I have an abstract PersonDao
class, extended by several other DAO classes, for example EmployeeDao
, StaffDao
.
The non-abstract DAOs correspond to different tables. The tables have some common fields, and also some unique fields. Operations on the common fields are implemented in the abstract parent PersonDao
class, operations on the unique fields are implemented in the specialized DAOs.
The parent DAO looks like this:
public abstract class PersonDao {
private SimpleJdbcTemplate simpleJdbcTemplate;
public PersonDao() {
final String tableName = getTableName();
fieldNamesCSV = getFieldNames();
String select = String.format("SELECT %s FROM %s ", fieldNamesCSV, getTableName());
}
abstract String getTableName();
abstract String getHistoricalTableName();
public void setDataSource(DataSource dataSource) {
this.simpleJdbcTemplate = new SimpleJdbcTemplate(dataSource);
}
// more methods, common to all persons
}
An example specialized DAO looks like this:
public class EmployeeDao extends PersonDao {
private static final String TABLE_NAME = "EMPLOYEE";
private static final String HISTORICAL_TABLE_NAME = "EMPLOYEE_HIST";
@Qualifier("employeeDS")
@Override
public void setDataSource(DataSource dataSource) {
super.setDataSource(dataSource);
}
@Override
String getTableName() {
return TABLE_NAME;
}
@Override
String getHistoricalTableName() {
return HISTO_TABLE_NAME;
}
// more methods, unique to employees
}
My question is about the code duplication in the specialized DAOs. They all have the boilerplate code of setting the data source (configured by Spring), and the overridden methods for the table names, so that the common methods in the parent class work with any table. Code quality analysis tools like Sonar detect and flag an error for these blocks.

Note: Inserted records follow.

===== flow/config.mk =====
export PLATFORM = sky130hd
export DESIGN_NAME = SP
export DESIGN_NICKNAME = SP
export VERILOG_FILES = /design/flow/design.v
export SDC_FILE = /design/flow/constraint.sdc
export NUM_CORES = 4
export LEC_CHECK = 0
export CAP_MARGIN = 20
export CORE_MARGIN = 2
export CORE_UTILIZATION = 72
export CTS_CLUSTER_SIZE = 72
export PLACE_DENSITY_LB_ADDON = 0.0
export SETUP_SLACK_MARGIN = 2.07
export SLEW_MARGIN = 20

===== flow/constraint.sdc =====
create_clock -name core_clock -period 7.05 [get_ports {clk}]
set_input_delay 1.4100 -clock core_clock [delete_from_list [all_inputs] [get_ports {clk}]]
set_output_delay 1.4100 -clock core_clock [all_outputs]
set_load 0.01 [all_outputs]

===== flow/design.v =====
module SP(
	clk,
	rst_n,
	in_valid,
	in_data,
	in_mode,
	out_valid,
	out_data
);
input clk, rst_n, in_valid;
input [2:0] in_mode;
input [8:0] in_data;
output reg out_valid;
output reg [8:0] out_data;
integer i;
genvar idx;
parameter STATE_IDLE = 3'd0 ;
parameter STATE_MInv = 3'd1 ;
parameter STATE_MMul = 3'd2 ;
parameter STATE_Sort = 3'd3 ;
parameter STATE_Sum  = 3'd4 ;
parameter STATE_OUTPT= 3'd5 ;
reg [2:0] current_state, next_state;
reg [2:0] data_cnt;
reg [2:0] mode;
reg [8:0] a[0:5], b[0:5], c[0:5], d[0:5], e[0:5];
wire [8:0] next_c, next_e;
reg has_sent_b;
wire out_valid_b;
wire [8:0] next_b;
reg has_sent_mod;
reg [1:0] mm_stage;
wire [17:0] mul_in_s0[0:2], mul_in_s1[0:2];
reg [17:0] mul_in[0:2];
wire mul_out_valid[0:2];
wire [8:0] mul_out[0:2];
reg is_mod_finish[0:2];
wire is_all_mod_finish;
reg  [8:0] mul_out_s0[0:2], mul_out_s1[0:2];
reg flag_sort1, flag_sort2;
wire [8:0] next_d0, next_d1, next_d2, next_d3, next_d4, next_d5;
always @(posedge clk or negedge rst_n) begin
	if (!rst_n) 	current_state <= STATE_IDLE ;
	else 			current_state <= next_state ;
end
always @(*) begin
	next_state = current_state ;
	case(current_state)
		STATE_IDLE: begin
			if (data_cnt==6) begin
				if (mode[0]==1) 		next_state = STATE_MInv ;
				else if (mode[1]==1)	next_state = STATE_MMul ;
				else if (mode[2]==1)	next_state = STATE_Sort ;
				else 					next_state = STATE_Sum ;
			end
		end
		STATE_MInv: begin
			if (data_cnt==6) begin
				if (mode[1]==1)			next_state = STATE_MMul ;
				else if (mode[2]==1)	next_state = STATE_Sort ;
				else 					next_state = STATE_Sum ;
			end
		end
		STATE_MMul: begin
			if (mm_stage==3 && is_all_mod_finish==1) begin
				if (mode[2]==1)			next_state = STATE_Sort ;
				else 					next_state = STATE_Sum ;
			end
		end
		STATE_Sort:	if (flag_sort2==1)	next_state = STATE_Sum ;
		STATE_Sum: 	if (mm_stage==1 && is_all_mod_finish==1) 	next_state = STATE_OUTPT ;
		STATE_OUTPT:	if (data_cnt==6)	next_state = STATE_IDLE ;
	endcase
end
always @(posedge clk or negedge rst_n) begin
	if (!rst_n) 	has_sent_b <= 0 ;
	else begin
		if (next_state==STATE_MInv) begin
			if (has_sent_b==0)			has_sent_b <= 1 ;
			else if (out_valid_b==1)	has_sent_b <= 0 ;
		end
		else 	has_sent_b <= 0 ;
	end
end
ModularInversion U_MI( .clk(clk), .rst_n(rst_n), .in_valid( (!has_sent_b)&&(next_state==STATE_MInv) ), .in_a(a[0]), .out_valid(out_valid_b), .out_b(next_b) );
always @(posedge clk or negedge rst_n) begin
	if (!rst_n) 	has_sent_mod <= 0 ;
	else begin
		if (next_state==STATE_MMul || next_state==STATE_Sum) begin
			if (has_sent_mod==0)			has_sent_mod <= 1 ;
			else if (is_all_mod_finish==1)	has_sent_mod <= 0 ;
		end
		else 	has_sent_mod <= 0 ;
	end
end
always @(posedge clk or negedge rst_n) begin
	if (!rst_n) 	mm_stage <= 0 ;
	else begin
		if (next_state==STATE_MMul || next_state==STATE_Sum) begin
			if (is_all_mod_finish==1) 			mm_stage <= mm_stage + 1 ;
		end
		else 	mm_stage <= 0 ;
	end
end
assign mul_in_s0[0] = b[1] * b[2] ;     
assign mul_in_s0[1] = b[3] * b[4] ;     
assign mul_in_s0[2] = b[5] * b[0] ;     
assign mul_in_s1[0] = mul_out_s0[0] * mul_out_s0[1] ;     
assign mul_in_s1[1] = mul_out_s0[1] * mul_out_s0[2] ;     
assign mul_in_s1[2] = mul_out_s0[2] * mul_out_s0[0] ;     
always @(*) begin
	if (next_state==STATE_MMul) begin
		case(mm_stage)
			2'd0: begin
				mul_in[0] = mul_in_s0[0] ;
				mul_in[1] = mul_in_s0[1] ;
				mul_in[2] = mul_in_s0[2] ;
			end
			2'd1: begin
				mul_in[0] = mul_in_s1[0] ;
				mul_in[1] = mul_in_s1[1] ;
				mul_in[2] = mul_in_s1[2] ;
			end
			2'd2: begin
				mul_in[0] = mul_out_s1[0] * b[5] ;		 
				mul_in[1] = mul_out_s1[1] * b[1] ;		 
				mul_in[2] = mul_out_s1[2] * b[3] ;		 
			end
			2'd3: begin
				mul_in[0] = mul_out_s1[0] * b[0] ;		 
				mul_in[1] = mul_out_s1[1] * b[2] ;		 
				mul_in[2] = mul_out_s1[2] * b[4] ;		 
			end
		endcase
	end
	else begin
		case(mm_stage)
			2'd0: begin
				mul_in[0] = a[0] + b[0] + c[0] + d[0] ;
				mul_in[1] = a[2] + b[2] + c[2] + d[2] ;
				mul_in[2] = a[4] + b[4] + c[4] + d[4] ;
			end
			default: begin
				mul_in[0] = a[5] + b[5] + c[5] + d[5] ;
				mul_in[1] = a[1] + b[1] + c[1] + d[1] ;
				mul_in[2] = a[3] + b[3] + c[3] + d[3] ;
			end
		endcase
	end
end
generate
for( idx=0 ; idx<3 ; idx=idx+1) begin : mod_func
	Modular509 U_mod( .clk(clk), .rst_n(rst_n), .in_valid( (!has_sent_mod)&&(next_state==STATE_MMul || next_state==STATE_Sum) ), .in(mul_in[idx]), .out_valid(mul_out_valid[idx]), .out(mul_out[idx]) );
	always @(posedge clk or negedge rst_n) begin
		if (!rst_n) 	is_mod_finish[idx] <= 0 ;
		else begin
			if (mul_out_valid[idx]==1) 		is_mod_finish[idx] <= 1 ;
			else if (is_all_mod_finish==1)	is_mod_finish[idx] <= 0 ;
		end
	end
end
endgenerate
assign is_all_mod_finish = is_mod_finish[0] && is_mod_finish[1] && is_mod_finish[2] ;
generate
for( idx=0 ; idx<3 ; idx=idx+1) begin
	always @(posedge clk or negedge rst_n) begin
		if (!rst_n) 	mul_out_s0[idx] <= 0 ;
		else if (mul_out_valid[idx]==1 && mm_stage==0)	mul_out_s0[idx] <= mul_out[idx] ;     
	end
	always @(posedge clk or negedge rst_n) begin
		if (!rst_n) 	mul_out_s1[idx] <= 0 ;
		else if (mul_out_valid[idx]==1 && mm_stage==1)	mul_out_s1[idx] <= mul_out[idx] ;     
	end
end	
endgenerate
Sort U_Sort( .clk(clk), .rst_n(rst_n), .in0(c[0]), .in1(c[1]), .in2(c[2]), .in3(c[3]), .in4(c[4]), .in5(c[5]), 
			 .out0(next_d0), .out1(next_d1), .out2(next_d2), .out3(next_d3), .out4(next_d4), .out5(next_d5) );
always @(posedge clk or negedge rst_n) begin
	if (!rst_n)		flag_sort1 <= 0 ;
	else begin
		if (current_state==STATE_Sort)	flag_sort1 <= 1 ;
		else 		flag_sort1 <= 0 ;
	end
end
always @(posedge clk or negedge rst_n) begin
	if (!rst_n)		flag_sort2 <= 0 ;
	else 			flag_sort2 <= flag_sort1 ;
end
always @(posedge clk or negedge rst_n) begin
	if (!rst_n) begin
		for( i=0 ; i<6 ; i=i+1 )
			a[i] <= 0 ;
	end
	else begin
		if (in_valid==1) begin
			a[5] <= in_data ;
			for( i=0 ; i<5 ; i=i+1 )
				a[i] <= a[i+1] ;
		end
		else if (out_valid_b==1) begin
			a[5] <= a[0] ;
			for( i=0 ; i<5 ; i=i+1 )
				a[i] <= a[i+1] ;
		end
	end
end
always @(posedge clk or negedge rst_n) begin
	if (!rst_n) begin
		for( i=0 ; i<6 ; i=i+1 )
			b[i] <= 0 ;
	end
	else begin
		if (in_valid==1) begin
			b[5] <= in_data ;
			for( i=0 ; i<5 ; i=i+1 )
				b[i] <= b[i+1] ;
		end
		else if (out_valid_b==1) begin
			b[5] <= next_b ;
			for( i=0 ; i<5 ; i=i+1 )
				b[i] <= b[i+1] ;
		end
	end
end
always @(posedge clk or negedge rst_n) begin
	if (!rst_n) 	c[0] <= 0 ;
	else begin
		if (in_valid==1 || out_valid_b==1) 				c[0] <= c[1] ;
		else if (mm_stage==2 && is_mod_finish[0]==1) 	c[0] <= mul_out[0] ;
	end
end
always @(posedge clk or negedge rst_n) begin
	if (!rst_n) 	c[2] <= 0 ;
	else begin
		if (in_valid==1 || out_valid_b==1) 				c[2] <= c[3] ;
		else if (mm_stage==2 && is_mod_finish[1]==1) 	c[2] <= mul_out[1] ;
	end
end
always @(posedge clk or negedge rst_n) begin
	if (!rst_n) 	c[4] <= 0 ;
	else begin
		if (in_valid==1 || out_valid_b==1) 				c[4] <= c[5] ;
		else if (mm_stage==2 && is_mod_finish[2]==1) 	c[4] <= mul_out[2] ;
	end
end
always @(posedge clk or negedge rst_n) begin
	if (!rst_n) 	c[1] <= 0 ;
	else begin
		if (in_valid==1 || out_valid_b==1) 				c[1] <= c[2] ;
		else if (mm_stage==3 && is_mod_finish[0]==1) 	c[1] <= mul_out[1] ;
	end
end
always @(posedge clk or negedge rst_n) begin
	if (!rst_n) 	c[3] <= 0 ;
	else begin
		if (in_valid==1 || out_valid_b==1) 				c[3] <= c[4] ;
		else if (mm_stage==3 && is_mod_finish[1]==1) 	c[3] <= mul_out[2] ;
	end
end
always @(posedge clk or negedge rst_n) begin
	if (!rst_n) 	c[5] <= 0 ;
	else begin
		if (in_valid==1) 			c[5] <= in_data ;
		else if (out_valid_b==1)	c[5] <= next_b ;
		else if (mm_stage==3 && is_mod_finish[2]==1) 	c[5] <= mul_out[0] ;
	end
end
always @(posedge clk or negedge rst_n) begin
	if (!rst_n) 	d[0] <= 0 ;
	else begin
		if (in_valid==1 || out_valid_b==1) 				d[0] <= d[1] ;
		else if (mm_stage==2 && is_mod_finish[0]==1) 	d[0] <= mul_out[0] ;
		else if (current_state==STATE_Sort)				d[0] <= next_d0 ;
	end
end
always @(posedge clk or negedge rst_n) begin
	if (!rst_n) 	d[2] <= 0 ;
	else begin
		if (in_valid==1 || out_valid_b==1) 				d[2] <= d[3] ;
		else if (mm_stage==2 && is_mod_finish[1]==1) 	d[2] <= mul_out[1] ;
		else if (current_state==STATE_Sort)				d[2] <= next_d2 ;
	end
end
always @(posedge clk or negedge rst_n) begin
	if (!rst_n) 	d[4] <= 0 ;
	else begin
		if (in_valid==1 || out_valid_b==1) 				d[4] <= d[5] ;
		else if (mm_stage==2 && is_mod_finish[2]==1) 	d[4] <= mul_out[2] ;
		else if (current_state==STATE_Sort)				d[4] <= next_d4 ;
	end
end
always @(posedge clk or negedge rst_n) begin
	if (!rst_n) 	d[1] <= 0 ;
	else begin
		if (in_valid==1 || out_valid_b==1) 				d[1] <= d[2] ;
		else if (mm_stage==3 && is_mod_finish[0]==1) 	d[1] <= mul_out[1] ;
		else if (current_state==STATE_Sort)				d[1] <= next_d1 ;
	end
end
always @(posedge clk or negedge rst_n) begin
	if (!rst_n) 	d[3] <= 0 ;
	else begin
		if (in_valid==1 || out_valid_b==1) 				d[3] <= d[4] ;
		else if (mm_stage==3 && is_mod_finish[1]==1) 	d[3] <= mul_out[2] ;
		else if (current_state==STATE_Sort)				d[3] <= next_d3 ;
	end
end
always @(posedge clk or negedge rst_n) begin
	if (!rst_n) 	d[5] <= 0 ;
	else begin
		if (in_valid==1) 			d[5] <= in_data ;
		else if (out_valid_b==1)	d[5] <= next_b ;
		else if (mm_stage==3 && is_mod_finish[2]==1) 	d[5] <= mul_out[0] ;
		else if (current_state==STATE_Sort)				d[5] <= next_d5 ;
	end
end
always @(posedge clk or negedge rst_n) begin
	if (!rst_n) 	e[0] <= 0 ;
	else begin
		if (in_valid==1 || out_valid_b==1) 				e[0] <= e[1] ;
		else if (mm_stage==2 && is_mod_finish[0]==1) 	e[0] <= mul_out[0] ;
		else if (current_state==STATE_Sort)				e[0] <= next_d0 ;
		else if (current_state==STATE_Sum && mm_stage==0 && is_mod_finish[0]==1) 	e[0] <= mul_out[0] ;
	end
end
always @(posedge clk or negedge rst_n) begin
	if (!rst_n) 	e[2] <= 0 ;
	else begin
		if (in_valid==1 || out_valid_b==1) 				e[2] <= e[3] ;
		else if (mm_stage==2 && is_mod_finish[1]==1) 	e[2] <= mul_out[1] ;
		else if (current_state==STATE_Sort)				e[2] <= next_d2 ;
		else if (current_state==STATE_Sum && mm_stage==0 && is_mod_finish[1]==1) 	e[2] <= mul_out[1] ;
	end
end
always @(posedge clk or negedge rst_n) begin
	if (!rst_n) 	e[4] <= 0 ;
	else begin
		if (in_valid==1 || out_valid_b==1) 				e[4] <= e[5] ;
		else if (mm_stage==2 && is_mod_finish[2]==1) 	e[4] <= mul_out[2] ;
		else if (current_state==STATE_Sort)				e[4] <= next_d4 ;
		else if (current_state==STATE_Sum && mm_stage==0 && is_mod_finish[2]==1) 	e[4] <= mul_out[2] ;
	end
end
always @(posedge clk or negedge rst_n) begin
	if (!rst_n) 	e[1] <= 0 ;
	else begin
		if (in_valid==1 || out_valid_b==1) 				e[1] <= e[2] ;
		else if (mm_stage==3 && is_mod_finish[0]==1) 	e[1] <= mul_out[1] ;
		else if (current_state==STATE_Sort)				e[1] <= next_d1 ;
		else if (current_state==STATE_Sum && mm_stage==1 && is_mod_finish[0]==1) 	e[1] <= mul_out[1] ;
	end
end
always @(posedge clk or negedge rst_n) begin
	if (!rst_n) 	e[3] <= 0 ;
	else begin
		if (in_valid==1 || out_valid_b==1) 				e[3] <= e[4] ;
		else if (mm_stage==3 && is_mod_finish[1]==1) 	e[3] <= mul_out[2] ;
		else if (current_state==STATE_Sort)				e[3] <= next_d3 ;
		else if (current_state==STATE_Sum && mm_stage==1 && is_mod_finish[1]==1) 	e[3] <= mul_out[2] ;
	end
end
always @(posedge clk or negedge rst_n) begin
	if (!rst_n) 	e[5] <= 0 ;
	else begin
		if (in_valid==1) 			e[5] <= in_data ;
		else if (out_valid_b==1)	e[5] <= next_b ;
		else if (mm_stage==3 && is_mod_finish[2]==1) 	e[5] <= mul_out[0] ;
		else if (current_state==STATE_Sort)				e[5] <= next_d5 ;
		else if (current_state==STATE_Sum && mm_stage==1 && is_mod_finish[2]==1) 	e[5] <= mul_out[0] ;
	end
end
always @(posedge clk or negedge rst_n) begin
	if (!rst_n)		data_cnt <= 0 ;
	else begin
		if (data_cnt==6) 	data_cnt <= 0 ;
		else if (in_valid==1)	data_cnt <= data_cnt + 1 ;
		else if (out_valid_b==1)	data_cnt <= data_cnt + 1 ;
		else if (next_state==STATE_OUTPT)	data_cnt <= data_cnt + 1 ;
	end
end
always @(posedge clk or negedge rst_n) begin
	if (!rst_n) 	mode <= 0 ;
	else begin
		if (in_valid==1 && data_cnt==0)	
			mode <= in_mode ;
	end
end
always @(posedge clk or negedge rst_n) begin
	if (!rst_n) 	out_valid <= 0 ;
	else begin
		if (next_state==STATE_OUTPT) 	out_valid <= 1 ;
		else 		out_valid <= 0 ;
	end
end
always @(posedge clk or negedge rst_n) begin
	if (!rst_n) 	out_data <= 0 ;
	else begin
		if (next_state==STATE_OUTPT)	out_data <= e[data_cnt];
		else 		out_data <= 0 ;
	end
end
endmodule
module Modular509(clk, rst_n, in_valid, in, out_valid, out);
input clk, rst_n;
input in_valid;
input [17:0] in;
output reg out_valid;
output [8:0] out;
parameter S_IDLE  = 3'd0 ;
parameter S_INPUT = 3'd1 ;
parameter S_CALCU = 3'd2 ;
parameter S_OUTPT = 3'd3 ;
reg [1:0] current_state, next_state;
reg [11:0] in_r;
wire [2:0] overflow;
wire [8:0] nonoverflow;
always @(posedge clk or negedge rst_n) begin
	if (!rst_n) 	current_state <= S_IDLE ;
	else 			current_state <= next_state ;
end
always @(*) begin
	next_state = current_state ;
	case(current_state)
		S_IDLE: 	if (in_valid==1) 	next_state = S_INPUT ;
		S_INPUT: 	next_state = S_CALCU ;
		S_CALCU: 	if (in_r<509)		next_state = S_OUTPT ;
		S_OUTPT: 	next_state = S_IDLE ;
	endcase
end
always @(posedge clk or negedge rst_n) begin
	if (!rst_n) 	in_r <= 0 ;
	else begin
		if (next_state==S_INPUT)		in_r <= in[8:0] + in[17:9]*3 ;
		else if (next_state==S_CALCU)	in_r <= (in_r>=509) ? in_r - 509 : in_r ;
	end
end
always @(posedge clk or negedge rst_n) begin
	if (!rst_n) 	out_valid <= 0 ;
	else begin
		if (next_state==S_OUTPT) 	out_valid <= 1 ;
		else 						out_valid <= 0 ;
	end
end
assign out = in_r ;
endmodule
module ModularInversion(
	clk, 
	rst_n, 
	in_valid, 
	in_a, 
	out_valid, 
	out_b
);
input clk, rst_n;
input in_valid;
input [8:0] in_a;
output reg out_valid;
output reg [8:0] out_b;
parameter S_IDLE  = 2'd0 ;
parameter S_CALCU = 2'd1 ;
parameter S_MODUL = 2'd2 ;
parameter S_OUTPT = 2'd3 ;
reg [2:0] current_state, next_state;
reg [17:0] A, B;
reg [3:0] cnt;
wire out_valid_A, out_valid_B;
wire [8:0] next_A, next_B;
reg is_modA_finish, is_modB_finish;
wire is_mod_finish;
reg flag_sent;
always @(posedge clk or negedge rst_n) begin
	if (!rst_n) 	current_state <= S_IDLE ;
	else 			current_state <= next_state ;
end
always @(*) begin
	next_state = current_state ;
	case(current_state)
		S_IDLE: 	if (in_valid==1) 	next_state = S_CALCU ;
		S_CALCU: 	next_state = S_MODUL ;
		S_MODUL: 	if (is_mod_finish==1)	next_state = (cnt==10) ? S_OUTPT : S_CALCU ;
		S_OUTPT: 	next_state = S_IDLE ;
	endcase
end
Modular509 U_modA( .clk(clk), .rst_n(rst_n), .in_valid( (!flag_sent)&&(next_state==S_MODUL) ), .in(A), .out_valid(out_valid_A), .out(next_A) );
Modular509 U_modB( .clk(clk), .rst_n(rst_n), .in_valid( (!flag_sent)&&(next_state==S_MODUL) ), .in(B), .out_valid(out_valid_B), .out(next_B) );
always @(posedge clk or negedge rst_n) begin
	if (!rst_n) 	is_modA_finish <= 0 ;
	else begin
		if (out_valid_A==1)				is_modA_finish <= 1 ;
		else if (next_state==S_CALCU)	is_modA_finish <= 0 ;
	end
end
always @(posedge clk or negedge rst_n) begin
	if (!rst_n) 	is_modB_finish <= 0 ;
	else begin
		if (out_valid_B==1)				is_modB_finish <= 1 ;
		else if (next_state==S_CALCU)	is_modB_finish <= 0 ;
	end
end
assign is_mod_finish = is_modA_finish && is_modB_finish ;
always @(posedge clk or negedge rst_n) begin
	if (!rst_n) 	flag_sent <= 0 ;
	else begin
		if (next_state==S_MODUL)		flag_sent <= 1 ;
		else if (next_state==S_CALCU)	flag_sent <= 0 ;
	end
end
always @(posedge clk or negedge rst_n) begin
	if (!rst_n) 	cnt <= 0 ;
	else begin
		if (next_state==S_CALCU)		cnt <= cnt + 1 ;
		else if (next_state==S_OUTPT)	cnt <= 0 ;
	end
end
always @(posedge clk or negedge rst_n) begin
	if (!rst_n) 	A <= 0 ;
	else begin
		if (in_valid==1) 						A <= 1 ;
		else if (next_state==S_CALCU && cnt!=3)	A <= A*B ;
		else if (out_valid_A==1)				A <= next_A ;
	end
end
always @(posedge clk or negedge rst_n) begin
	if (!rst_n) 	B <= 0 ;
	else begin
		if (in_valid==1) 				B <= in_a ;
		else if (next_state==S_CALCU)	B <= B*B ;
		else if (out_valid_B==1)		B <= next_B ;
	end
end
always @(posedge clk or negedge rst_n) begin
	if (!rst_n) 	out_valid <= 0 ;
	else begin
		if (next_state==S_OUTPT)	out_valid <= 1 ;
		else 						out_valid <= 0 ;
	end
end
always @(posedge clk or negedge rst_n) begin
	if (!rst_n) 	out_b <= 0 ;
	else begin
		if (next_state==S_OUTPT)	out_b <= A ;
		else 						out_b <= 0 ;
	end
end
endmodule
module Sort(clk, rst_n, in0, in1, in2, in3, in4, in5, out0, out1, out2, out3, out4, out5);
input clk, rst_n;
input [8:0] in0, in1, in2, in3, in4, in5;
output [8:0] out0, out1, out2, out3, out4, out5;
wire [8:0] a[0:3], b[0:2], c[0:3], d[0:2], f[0:3], g[0:1];
reg [8:0] e[0:5];
assign a[0] = ( in0<in1 ) ? in0 : in1 ;
assign a[1] = ( in0<in1 ) ? in1 : in0 ;
assign a[2] = ( a[1]<in2 )? a[1] : in2 ;
assign a[3] = ( a[1]<in2 )? in2 : a[1] ;
assign b[0] = ( a[0]<a[2] ) ? a[0] : a[2] ;
assign b[1] = ( a[0]<a[2] ) ? a[2] : a[0] ;
assign b[2] = a[3] ;
assign c[0] = ( in3<in4 ) ? in3 : in4 ;
assign c[1] = ( in3<in4 ) ? in4 : in3 ;
assign c[2] = ( c[1]<in5 )? c[1] : in5 ;
assign c[3] = ( c[1]<in5 )? in5 : c[1] ;
assign d[0] = ( c[0]<c[2] ) ? c[0] : c[2] ;
assign d[1] = ( c[0]<c[2] ) ? c[2] : c[0] ;
assign d[2] = c[3] ;
always @(posedge clk or negedge rst_n) begin
	if (!rst_n) begin
		e[0] <= 0 ;
		e[1] <= 0 ;
		e[2] <= 0 ;
		e[3] <= 0 ;
		e[4] <= 0 ;
		e[5] <= 0 ;
	end
	else begin
		e[0] <= ( b[0]<d[0] ) ? b[0] : d[0] ;
		e[1] <= ( b[0]<d[0] ) ? d[0] : b[0] ;
		e[2] <= ( b[1]<d[1] ) ? b[1] : d[1] ;
		e[3] <= ( b[1]<d[1] ) ? d[1] : b[1] ;
		e[4] <= ( b[2]<d[2] ) ? b[2] : d[2] ;
		e[5] <= ( b[2]<d[2] ) ? d[2] : b[2] ;
	end
end
assign out0 = e[0] ;
assign out5 = e[5] ;
assign f[0] = ( e[1]<e[2] ) ? e[1] : e[2] ;
assign f[1] = ( e[1]<e[2] ) ? e[2] : e[1] ;
assign f[2] = ( e[3]<e[4] ) ? e[3] : e[4] ;
assign f[3] = ( e[3]<e[4] ) ? e[4] : e[3] ;
assign out1 = f[0] ;
assign out4 = f[3] ;
assign g[0] = ( f[1]<f[2] ) ? f[1] : f[2] ;
assign g[1] = ( f[1]<f[2] ) ? f[2] : f[1] ;
assign out2 = g[0] ;
assign out3 = g[1] ;
endmodule

===== flow/run.sh =====
#!/bin/bash
# the make line also repeats each setting of config.mk as NAME=value (left out here)
make -C /OpenROAD-flow-scripts/flow DESIGN_CONFIG=/design/flow/config.mk WORK_HOME=/design/flow/orfs CLKGATE_MAP_FILE= finish

==> results of run 1 <==
routing by layer:
layer	routed length [um]	part of all wire	vias to the layer above
met3	35610	0.13	1696
met4	27140	0.097	18
li1	-	-	30579
met1	95090	0.34	35256
met2	121900	0.44	5479
met5	121	0.00043	-
through the flow:
stage          power, W  hold slack [ns]  worst slack [ns]  instances  setup TNS, ns
5_1_grt         0.02892           0.3777           -0.8809      11199         -33.81
3_5_place_dp    0.01934           0.3428           -0.3687      10895         -13.57
4_1_cts         0.02477           0.3715           -0.1121      11126         -1.452
3_3_place_gp    0.01882           0.3356           -0.2777      10895         -4.181
2_1_floorplan   0.01377           0.3312          -0.03365       9102        -0.5333
6_report        0.02804           0.3665           -0.8186      11209         -25.93
cell type report:
cell class,count,area share
timing repair buffer,1041,0.09438
tap,1403,0.01895
sequential,551,0.1502
antenna,11,0.0002972
inverter,1480,0.06007
clock inverter,42,0.006890
clock buffer,81,0.01986
multi-input combinational,6600,0.6493
what timing repair did:
| action | 4_1_cts | 5_1_grt |
|---|---|---|
| pin swaps | 120 | 185 |
| gates cloned | 3 | 2 |
| resized | 282 | 354 |
| endpoints found under the setup margin | 168 | 169 |
| setup buffers | 105 | 69 |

- Do you suspect something wrong with my design that necessitates the boilerplate code? If so, please give some tips to improve it.
- If the design looks legit, do you see a way to reduce the duplication? Moving the table name constants to the methods as hard-coded strings would fool the code analysis tool, but that's hardly the solution.
- Any other tips come to mind?
UPDATE
As @pinoniq pointed out, the setDataSource
was smelly. I vaguely remembered that Spring forced me to do it that way, and differentiate the specialized classes with the @Qualifier
annotation. It seems that's not the case, I could move data source to the constructor of the specialized classes, and everything seems to work well.